12 Degrees at Eco-Age

 

Pop-Ups; the latest trend to sweep our streets. Restaurants, bars, clubs and shops that appear in unexpected locations only to disappear just as you find out about them. It’s a perfect concept for our hype-heavy society.  It means that the owners of these businesses can take risks, appearing in dangerous locations or with a strange theme or twist. They don’t need to be perfect, so don’t need as much investment which makes them perfect for this financial climate. They open knowing that they won’t be the hottest new thing for long, and accepting that soon we will be craving something different.

The Fashion industry is using this latest craze as a way to bring to life what they have to offer.

When you are out looking for Ethical Fashion on the high street, you will notice that it is pretty hard to find. This is because most ethical fashion brands are small businesses, with extra costs given that they are in many cases buying more expensive fabrics and paying more for production then their competitors.

As a result the internet has become the best place to do your ethical fashion shopping. With most brands having their own online shop, and boutiques such as Ascension it is easy to find great ethical fashion online.

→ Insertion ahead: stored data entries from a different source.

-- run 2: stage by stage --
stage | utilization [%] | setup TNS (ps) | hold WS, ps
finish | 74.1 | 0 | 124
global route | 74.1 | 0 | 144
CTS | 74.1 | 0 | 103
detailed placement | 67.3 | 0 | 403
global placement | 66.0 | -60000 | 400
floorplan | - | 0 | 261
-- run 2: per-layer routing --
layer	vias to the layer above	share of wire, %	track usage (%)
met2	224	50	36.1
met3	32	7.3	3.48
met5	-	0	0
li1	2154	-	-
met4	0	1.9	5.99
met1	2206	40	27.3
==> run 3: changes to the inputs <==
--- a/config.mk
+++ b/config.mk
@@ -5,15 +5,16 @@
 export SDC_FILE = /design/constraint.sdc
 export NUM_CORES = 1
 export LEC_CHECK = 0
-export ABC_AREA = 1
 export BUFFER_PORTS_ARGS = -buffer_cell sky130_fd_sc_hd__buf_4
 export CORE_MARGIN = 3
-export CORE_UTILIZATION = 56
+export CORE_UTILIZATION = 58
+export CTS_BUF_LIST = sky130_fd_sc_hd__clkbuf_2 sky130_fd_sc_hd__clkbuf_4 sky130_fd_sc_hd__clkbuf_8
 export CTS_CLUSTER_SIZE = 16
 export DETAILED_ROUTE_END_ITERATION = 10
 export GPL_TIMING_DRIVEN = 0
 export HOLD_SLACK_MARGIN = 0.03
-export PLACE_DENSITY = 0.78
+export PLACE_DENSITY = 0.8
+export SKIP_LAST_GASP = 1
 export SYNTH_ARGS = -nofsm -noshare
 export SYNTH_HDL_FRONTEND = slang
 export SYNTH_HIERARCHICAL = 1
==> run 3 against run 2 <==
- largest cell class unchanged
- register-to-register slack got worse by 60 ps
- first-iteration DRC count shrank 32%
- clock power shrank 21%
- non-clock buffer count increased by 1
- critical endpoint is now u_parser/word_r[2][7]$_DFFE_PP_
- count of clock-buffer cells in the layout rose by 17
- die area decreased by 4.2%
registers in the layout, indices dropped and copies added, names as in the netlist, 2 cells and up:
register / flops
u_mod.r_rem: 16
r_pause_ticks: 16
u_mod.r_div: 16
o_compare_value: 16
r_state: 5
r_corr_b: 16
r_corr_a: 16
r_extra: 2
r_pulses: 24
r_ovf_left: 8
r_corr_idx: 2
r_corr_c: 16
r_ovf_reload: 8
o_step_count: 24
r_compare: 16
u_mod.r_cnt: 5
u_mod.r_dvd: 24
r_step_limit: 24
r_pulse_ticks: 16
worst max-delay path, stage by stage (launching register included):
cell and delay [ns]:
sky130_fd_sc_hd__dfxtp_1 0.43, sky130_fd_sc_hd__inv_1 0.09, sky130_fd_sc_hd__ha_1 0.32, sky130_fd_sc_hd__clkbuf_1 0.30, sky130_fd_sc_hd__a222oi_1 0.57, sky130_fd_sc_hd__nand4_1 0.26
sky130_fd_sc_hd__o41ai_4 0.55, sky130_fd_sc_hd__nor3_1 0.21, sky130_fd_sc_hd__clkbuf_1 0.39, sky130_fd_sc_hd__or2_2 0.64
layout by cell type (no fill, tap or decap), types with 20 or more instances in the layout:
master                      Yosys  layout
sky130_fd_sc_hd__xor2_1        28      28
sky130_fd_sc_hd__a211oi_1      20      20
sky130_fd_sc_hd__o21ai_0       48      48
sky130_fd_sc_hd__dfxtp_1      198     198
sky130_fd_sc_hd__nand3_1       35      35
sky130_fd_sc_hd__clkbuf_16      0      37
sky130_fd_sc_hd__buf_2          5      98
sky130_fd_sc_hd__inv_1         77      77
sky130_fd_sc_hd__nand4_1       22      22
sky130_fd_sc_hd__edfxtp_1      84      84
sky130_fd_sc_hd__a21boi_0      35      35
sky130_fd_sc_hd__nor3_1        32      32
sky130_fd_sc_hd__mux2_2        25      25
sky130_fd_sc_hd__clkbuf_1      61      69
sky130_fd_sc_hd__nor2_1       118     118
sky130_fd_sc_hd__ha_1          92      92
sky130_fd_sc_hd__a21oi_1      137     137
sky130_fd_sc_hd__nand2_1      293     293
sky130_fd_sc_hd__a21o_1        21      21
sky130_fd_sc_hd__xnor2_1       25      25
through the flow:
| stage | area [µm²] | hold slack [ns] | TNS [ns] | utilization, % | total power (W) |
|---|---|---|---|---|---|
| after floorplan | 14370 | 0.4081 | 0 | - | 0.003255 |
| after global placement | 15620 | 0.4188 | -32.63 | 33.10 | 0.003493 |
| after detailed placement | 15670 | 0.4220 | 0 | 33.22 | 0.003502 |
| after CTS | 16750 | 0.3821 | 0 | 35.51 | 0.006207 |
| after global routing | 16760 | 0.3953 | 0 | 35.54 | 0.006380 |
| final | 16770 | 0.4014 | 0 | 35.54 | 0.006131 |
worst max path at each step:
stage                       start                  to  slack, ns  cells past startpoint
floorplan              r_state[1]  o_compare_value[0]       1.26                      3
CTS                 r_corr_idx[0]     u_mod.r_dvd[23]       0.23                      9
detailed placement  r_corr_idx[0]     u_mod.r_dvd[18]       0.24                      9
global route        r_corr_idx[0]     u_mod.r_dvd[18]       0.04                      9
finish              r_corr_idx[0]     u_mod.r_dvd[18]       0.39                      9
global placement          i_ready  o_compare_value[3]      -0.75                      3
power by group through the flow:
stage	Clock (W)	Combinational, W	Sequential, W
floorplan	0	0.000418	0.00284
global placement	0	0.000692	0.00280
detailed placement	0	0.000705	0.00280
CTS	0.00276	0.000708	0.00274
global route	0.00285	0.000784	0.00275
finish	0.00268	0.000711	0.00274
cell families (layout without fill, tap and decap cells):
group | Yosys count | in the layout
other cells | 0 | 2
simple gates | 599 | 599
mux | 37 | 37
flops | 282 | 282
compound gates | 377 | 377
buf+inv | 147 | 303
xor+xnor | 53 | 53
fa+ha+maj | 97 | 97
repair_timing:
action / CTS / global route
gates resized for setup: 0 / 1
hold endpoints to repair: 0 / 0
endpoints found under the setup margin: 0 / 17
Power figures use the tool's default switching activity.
--- src/hdl/ssd_pkg.sv ---
// Shared types, constants and functions for the seven-segment scan driver.
// No dependencies; imported by every module of the block.
`timescale 1ns / 1ps
package ssd_pkg;

  localparam int DIGITS_DEFAULT = 4;
  localparam int NUMBER_W       = 14;
  localparam int SEG_W          = 7;
  localparam int ENABLE_W       = 4;
  localparam int BCD_W          = 4;

  localparam logic OP_LOAD = 1'b0;
  localparam logic OP_TICK = 1'b1;

  // n / 10 as (n * RECIP_10) >> RECIP_SHIFT, exact for n below 87381
  localparam logic [15:0] RECIP_10    = 16'd52429;
  localparam int          RECIP_SHIFT = 19;

  typedef struct packed {
    logic                operation;
    logic [NUMBER_W-1:0] number;
  } item_t;

  typedef struct packed {
    logic [SEG_W-1:0]    segments;
    logic [ENABLE_W-1:0] digit_enable;
  } result_t;

  typedef struct packed {
    logic load_start;
    logic tick;
    logic split_step;
    logic emit;
  } ctrl_cmd_t;

  typedef struct packed {
    logic split_last;
  } ctrl_status_t;

  function automatic logic [31:0] max_value(input int digits);
    logic [31:0] v;
    v = 32'd1;
    for (int i = 0; i < digits; i++) begin
      v = v * 32'd10;
    end
    return v - 32'd1;
  endfunction

  function automatic logic [SEG_W-1:0] seg_decode(input logic [BCD_W-1:0] d);
    logic [SEG_W-1:0] s;
    case (d)
      4'd0:    s = 7'h3F;
      4'd1:    s = 7'h06;
      4'd2:    s = 7'h5B;
      4'd3:    s = 7'h4F;
      4'd4:    s = 7'h66;
      4'd5:    s = 7'h6D;
      4'd6:    s = 7'h7D;
      4'd7:    s = 7'h07;
      4'd8:    s = 7'h7F;
      4'd9:    s = 7'h6F;
      default: s = '0;
    endcase
    return s;
  endfunction

endpackage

Recently there has been a surge of pop-up boutiques dedicated to showcasing ethical fashion, and allowing the consumer to actually feel and try on some of the items that they have been coveting through the web.

I met with four women who together have put their unique spin on the pop-up shop and used it as a way to get people talking about ethical fashion. Journalist Lucy Siegle, Designer Orsola de Castro, Ethical Fashion Expert Jocelyn Whipple and Film Producer Livia Firth. After many meetings discussing how to make ethical and sustainable fashion accessible and affordable, they hit on the idea of “12 Degrees of Ethical Fashion.” Set in Eco-Age, Chiswick, the shop Livia owns with her husband Colin Firth, they set about showcasing 12 different types of ethical fashion for only a month each. Over the year they take us through amazing ethical collections covering everything from beach wear to menswear to party dresses.

This way they could create a buzz around each different theme with a special event inviting people to come for drinks or a professional fitting, and support a range of different designers in the process. The events can be anything from a masterclass in getting the right fit in organic denim to an expert workshop on how to extend the lifespan of your favourite clothes.

This great initiative really demonstrates what sustainable fashion is all about, and allows people to be introduced slowly to the terminology, designers and issues that the label covers. It forces you to think about what you are buying and why.

“Nowadays unfortunately it has become so consumeristic and silly: the high street shops bombard you with constantly new pieces, incredibly low prices, and you become like a drug addict,” observes Livia, “You don’t buy something because you need it or because you actually and truly love it, but just because “it’s there and it’s cheap and I might as well
add it to my wardrobe just in case”!”

This gets to the heart of 12 degrees, it is about offering women a solution to this problem. Just buy one or two really nice things that you can wear anywhere and forever. It’s about making us think more about where our clothes come from, who made them, how did they get here? Ethical Fashion is all about the story behind the piece. From the drawing board, to the cotton farm, to the shop.

On the timing of 12 Degrees, Lucy said “Why now? We were frankly worried about where a global downturn leaves a fledgling independent ethical fashion design brand. There are three schools of thought come recession: everyone will flee to Primark et al, consumers will buy nothing (unlikely given rates of fashion consumption) and consumers will want trans-seasonal pieces that will last made from good quality fibres that they can treasure and keep.”